## Your instructions
Find the line holding "Buffers | 9 |" in the entries below. Give it again exactly, along with every line after it up to and including the line holding "Freq | 128 MHz |".

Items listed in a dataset
+++++
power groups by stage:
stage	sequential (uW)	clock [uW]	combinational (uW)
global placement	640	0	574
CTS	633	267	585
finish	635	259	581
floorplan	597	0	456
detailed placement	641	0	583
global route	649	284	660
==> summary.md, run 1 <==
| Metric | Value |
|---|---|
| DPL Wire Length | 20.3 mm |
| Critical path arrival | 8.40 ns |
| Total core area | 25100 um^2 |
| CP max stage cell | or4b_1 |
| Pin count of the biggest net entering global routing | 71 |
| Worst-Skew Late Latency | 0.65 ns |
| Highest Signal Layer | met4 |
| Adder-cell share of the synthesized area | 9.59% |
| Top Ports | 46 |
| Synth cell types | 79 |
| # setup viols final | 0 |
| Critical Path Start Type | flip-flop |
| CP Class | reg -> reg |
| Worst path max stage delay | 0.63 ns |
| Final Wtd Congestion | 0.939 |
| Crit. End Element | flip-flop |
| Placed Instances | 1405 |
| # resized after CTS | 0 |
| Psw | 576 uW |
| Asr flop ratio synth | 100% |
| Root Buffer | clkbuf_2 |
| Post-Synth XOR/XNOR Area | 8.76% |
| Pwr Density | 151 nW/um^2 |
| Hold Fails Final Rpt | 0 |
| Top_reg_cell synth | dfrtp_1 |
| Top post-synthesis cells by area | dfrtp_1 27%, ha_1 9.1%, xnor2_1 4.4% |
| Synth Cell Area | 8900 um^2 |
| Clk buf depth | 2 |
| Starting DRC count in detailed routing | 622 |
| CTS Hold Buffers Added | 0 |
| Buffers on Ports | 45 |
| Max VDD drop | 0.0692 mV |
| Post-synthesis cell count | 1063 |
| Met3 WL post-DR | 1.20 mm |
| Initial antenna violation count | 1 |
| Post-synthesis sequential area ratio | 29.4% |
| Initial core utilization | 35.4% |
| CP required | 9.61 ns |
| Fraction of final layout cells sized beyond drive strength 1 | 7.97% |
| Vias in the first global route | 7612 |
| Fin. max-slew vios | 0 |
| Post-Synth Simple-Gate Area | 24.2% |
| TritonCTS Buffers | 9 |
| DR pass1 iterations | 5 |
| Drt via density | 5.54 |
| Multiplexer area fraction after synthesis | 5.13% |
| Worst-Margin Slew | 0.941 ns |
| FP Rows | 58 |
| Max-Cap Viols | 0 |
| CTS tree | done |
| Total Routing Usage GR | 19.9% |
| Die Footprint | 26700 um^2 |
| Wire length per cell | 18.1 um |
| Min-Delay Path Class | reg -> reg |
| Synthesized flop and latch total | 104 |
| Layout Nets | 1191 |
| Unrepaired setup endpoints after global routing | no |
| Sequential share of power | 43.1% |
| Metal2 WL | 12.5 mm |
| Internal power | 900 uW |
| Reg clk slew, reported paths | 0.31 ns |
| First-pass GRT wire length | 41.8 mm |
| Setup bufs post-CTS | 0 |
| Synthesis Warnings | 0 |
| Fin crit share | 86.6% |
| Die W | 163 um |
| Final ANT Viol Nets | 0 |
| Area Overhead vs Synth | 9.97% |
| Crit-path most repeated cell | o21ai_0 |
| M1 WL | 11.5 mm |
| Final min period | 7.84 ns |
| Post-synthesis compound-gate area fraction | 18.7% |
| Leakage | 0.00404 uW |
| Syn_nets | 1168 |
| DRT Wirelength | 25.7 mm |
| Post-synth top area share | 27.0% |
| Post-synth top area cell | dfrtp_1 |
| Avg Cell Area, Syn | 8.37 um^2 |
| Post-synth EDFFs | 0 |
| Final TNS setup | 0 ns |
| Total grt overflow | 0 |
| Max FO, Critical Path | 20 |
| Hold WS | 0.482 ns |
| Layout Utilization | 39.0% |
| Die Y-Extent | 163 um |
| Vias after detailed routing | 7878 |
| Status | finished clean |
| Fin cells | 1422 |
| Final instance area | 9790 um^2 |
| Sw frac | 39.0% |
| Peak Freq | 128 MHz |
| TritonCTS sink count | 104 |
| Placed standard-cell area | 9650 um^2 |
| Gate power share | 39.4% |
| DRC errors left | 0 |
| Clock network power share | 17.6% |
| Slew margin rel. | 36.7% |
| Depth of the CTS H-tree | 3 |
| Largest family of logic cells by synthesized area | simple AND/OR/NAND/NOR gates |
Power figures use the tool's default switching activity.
+++++
## Solution for this exercise
| TritonCTS Buffers | 9 |
| DR pass1 iterations | 5 |
| Drt via density | 5.54 |
| Multiplexer area fraction after synthesis | 5.13% |
| Worst-Margin Slew | 0.941 ns |
| FP Rows | 58 |
| Max-Cap Viols | 0 |
| CTS tree | done |
| Total Routing Usage GR | 19.9% |
| Die Footprint | 26700 um^2 |
| Wire length per cell | 18.1 um |
| Min-Delay Path Class | reg -> reg |
| Synthesized flop and latch total | 104 |
| Layout Nets | 1191 |
| Unrepaired setup endpoints after global routing | no |
| Sequential share of power | 43.1% |
| Metal2 WL | 12.5 mm |
| Internal power | 900 uW |
| Reg clk slew, reported paths | 0.31 ns |
| First-pass GRT wire length | 41.8 mm |
| Setup bufs post-CTS | 0 |
| Synthesis Warnings | 0 |
| Fin crit share | 86.6% |
| Die W | 163 um |
| Final ANT Viol Nets | 0 |
| Area Overhead vs Synth | 9.97% |
| Crit-path most repeated cell | o21ai_0 |
| M1 WL | 11.5 mm |
| Final min period | 7.84 ns |
| Post-synthesis compound-gate area fraction | 18.7% |
| Leakage | 0.00404 uW |
| Syn_nets | 1168 |
| DRT Wirelength | 25.7 mm |
| Post-synth top area share | 27.0% |
| Post-synth top area cell | dfrtp_1 |
| Avg Cell Area, Syn | 8.37 um^2 |
| Post-synth EDFFs | 0 |
| Final TNS setup | 0 ns |
| Total grt overflow | 0 |
| Max FO, Critical Path | 20 |
| Hold WS | 0.482 ns |
| Layout Utilization | 39.0% |
| Die Y-Extent | 163 um |
| Vias after detailed routing | 7878 |
| Status | finished clean |
| Fin cells | 1422 |
| Final instance area | 9790 um^2 |
| Sw frac | 39.0% |
| Peak Freq | 128 MHz |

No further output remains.